- Problem details -
Across the records below, report how many lines include the word "dpins", stating the number alone.

(Stored items)
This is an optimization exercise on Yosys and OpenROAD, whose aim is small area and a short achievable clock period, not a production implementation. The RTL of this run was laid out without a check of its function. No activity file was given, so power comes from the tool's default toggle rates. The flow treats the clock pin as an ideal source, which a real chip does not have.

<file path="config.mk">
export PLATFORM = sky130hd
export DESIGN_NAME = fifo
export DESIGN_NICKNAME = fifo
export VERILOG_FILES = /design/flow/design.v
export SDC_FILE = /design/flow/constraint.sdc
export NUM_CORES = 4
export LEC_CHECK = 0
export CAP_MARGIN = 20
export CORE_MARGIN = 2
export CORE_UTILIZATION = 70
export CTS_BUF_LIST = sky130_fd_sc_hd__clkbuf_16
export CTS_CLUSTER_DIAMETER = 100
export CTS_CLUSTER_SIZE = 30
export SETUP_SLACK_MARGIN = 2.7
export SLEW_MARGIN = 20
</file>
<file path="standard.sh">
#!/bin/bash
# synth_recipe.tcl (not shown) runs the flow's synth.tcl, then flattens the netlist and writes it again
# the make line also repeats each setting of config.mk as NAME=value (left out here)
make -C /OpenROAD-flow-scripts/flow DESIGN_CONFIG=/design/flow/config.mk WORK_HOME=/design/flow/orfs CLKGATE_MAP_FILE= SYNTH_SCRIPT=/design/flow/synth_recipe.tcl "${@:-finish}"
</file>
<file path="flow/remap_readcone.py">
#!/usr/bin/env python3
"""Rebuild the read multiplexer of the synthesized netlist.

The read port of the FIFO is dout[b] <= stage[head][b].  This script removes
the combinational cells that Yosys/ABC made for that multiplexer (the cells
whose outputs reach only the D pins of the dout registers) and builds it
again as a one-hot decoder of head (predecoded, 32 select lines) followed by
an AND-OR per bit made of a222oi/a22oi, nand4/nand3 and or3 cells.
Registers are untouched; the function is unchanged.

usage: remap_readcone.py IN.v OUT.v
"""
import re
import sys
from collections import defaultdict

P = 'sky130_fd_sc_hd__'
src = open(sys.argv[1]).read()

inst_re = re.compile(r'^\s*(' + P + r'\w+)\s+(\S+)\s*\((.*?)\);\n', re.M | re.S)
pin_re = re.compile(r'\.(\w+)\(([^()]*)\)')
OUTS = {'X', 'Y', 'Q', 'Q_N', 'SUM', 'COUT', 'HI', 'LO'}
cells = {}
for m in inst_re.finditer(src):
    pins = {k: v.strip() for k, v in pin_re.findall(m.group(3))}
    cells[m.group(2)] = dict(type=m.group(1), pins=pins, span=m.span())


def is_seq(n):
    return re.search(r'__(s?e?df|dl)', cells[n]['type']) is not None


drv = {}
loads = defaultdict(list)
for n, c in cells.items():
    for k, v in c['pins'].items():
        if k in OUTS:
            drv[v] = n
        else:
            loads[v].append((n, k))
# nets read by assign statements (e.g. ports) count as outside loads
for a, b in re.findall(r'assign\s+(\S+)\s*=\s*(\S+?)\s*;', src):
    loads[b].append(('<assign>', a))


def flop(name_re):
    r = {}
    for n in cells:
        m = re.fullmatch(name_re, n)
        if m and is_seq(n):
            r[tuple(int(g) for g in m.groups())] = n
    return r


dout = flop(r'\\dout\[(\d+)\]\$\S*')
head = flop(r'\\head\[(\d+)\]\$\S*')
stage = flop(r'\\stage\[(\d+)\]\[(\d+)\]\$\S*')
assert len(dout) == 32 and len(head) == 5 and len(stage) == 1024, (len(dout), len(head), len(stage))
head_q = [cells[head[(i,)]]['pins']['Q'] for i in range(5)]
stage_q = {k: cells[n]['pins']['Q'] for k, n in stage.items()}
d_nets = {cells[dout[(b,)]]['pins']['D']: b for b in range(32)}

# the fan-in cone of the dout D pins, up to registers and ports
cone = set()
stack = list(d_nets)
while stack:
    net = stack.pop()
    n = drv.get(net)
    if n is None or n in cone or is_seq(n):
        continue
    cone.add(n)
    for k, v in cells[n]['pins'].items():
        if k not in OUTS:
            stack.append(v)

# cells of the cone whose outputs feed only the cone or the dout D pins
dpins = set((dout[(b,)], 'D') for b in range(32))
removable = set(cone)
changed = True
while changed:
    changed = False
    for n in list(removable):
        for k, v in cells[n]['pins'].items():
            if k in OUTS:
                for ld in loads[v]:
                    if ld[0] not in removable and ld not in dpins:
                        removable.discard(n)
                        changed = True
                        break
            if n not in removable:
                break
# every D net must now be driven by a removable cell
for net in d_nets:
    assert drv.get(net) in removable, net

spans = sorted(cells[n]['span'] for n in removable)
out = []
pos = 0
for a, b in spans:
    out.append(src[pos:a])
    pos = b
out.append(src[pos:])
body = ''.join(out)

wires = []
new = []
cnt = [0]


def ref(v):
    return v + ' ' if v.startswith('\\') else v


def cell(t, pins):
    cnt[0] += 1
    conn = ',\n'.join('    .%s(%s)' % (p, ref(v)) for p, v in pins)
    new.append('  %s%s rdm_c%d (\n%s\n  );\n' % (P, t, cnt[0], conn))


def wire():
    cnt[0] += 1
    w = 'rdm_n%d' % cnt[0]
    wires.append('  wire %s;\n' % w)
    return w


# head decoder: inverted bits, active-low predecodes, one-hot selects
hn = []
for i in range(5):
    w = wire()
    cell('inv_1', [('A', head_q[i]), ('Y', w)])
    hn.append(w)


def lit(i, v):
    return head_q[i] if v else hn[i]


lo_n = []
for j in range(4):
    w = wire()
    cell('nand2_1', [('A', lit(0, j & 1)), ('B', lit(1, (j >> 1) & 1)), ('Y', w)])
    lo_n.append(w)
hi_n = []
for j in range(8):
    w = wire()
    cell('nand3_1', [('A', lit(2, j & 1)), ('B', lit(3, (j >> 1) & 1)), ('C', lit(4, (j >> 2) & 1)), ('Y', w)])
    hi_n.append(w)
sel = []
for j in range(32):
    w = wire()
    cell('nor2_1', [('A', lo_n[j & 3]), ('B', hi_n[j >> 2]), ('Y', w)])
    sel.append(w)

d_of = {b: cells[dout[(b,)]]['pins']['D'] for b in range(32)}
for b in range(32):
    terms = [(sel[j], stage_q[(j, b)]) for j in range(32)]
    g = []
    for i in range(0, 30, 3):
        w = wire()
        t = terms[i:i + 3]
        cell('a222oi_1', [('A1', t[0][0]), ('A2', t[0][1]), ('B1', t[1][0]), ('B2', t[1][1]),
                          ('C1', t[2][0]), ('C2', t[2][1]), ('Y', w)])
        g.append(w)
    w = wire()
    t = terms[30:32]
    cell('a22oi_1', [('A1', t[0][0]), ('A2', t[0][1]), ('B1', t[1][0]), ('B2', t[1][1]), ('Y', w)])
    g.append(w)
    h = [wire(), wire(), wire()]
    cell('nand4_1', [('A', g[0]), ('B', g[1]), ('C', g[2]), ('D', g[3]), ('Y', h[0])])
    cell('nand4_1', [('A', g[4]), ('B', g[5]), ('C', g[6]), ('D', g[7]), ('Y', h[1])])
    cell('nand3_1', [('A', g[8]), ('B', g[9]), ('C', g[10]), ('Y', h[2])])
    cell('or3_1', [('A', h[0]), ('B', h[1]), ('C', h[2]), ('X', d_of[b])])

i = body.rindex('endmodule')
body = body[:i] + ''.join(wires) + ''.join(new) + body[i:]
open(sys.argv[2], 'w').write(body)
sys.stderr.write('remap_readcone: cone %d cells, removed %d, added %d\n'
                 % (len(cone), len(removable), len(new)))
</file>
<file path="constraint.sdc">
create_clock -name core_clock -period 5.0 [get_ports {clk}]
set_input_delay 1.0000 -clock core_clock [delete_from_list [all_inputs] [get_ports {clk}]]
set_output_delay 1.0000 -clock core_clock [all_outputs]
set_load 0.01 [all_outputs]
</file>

- Answer for this exercise -
2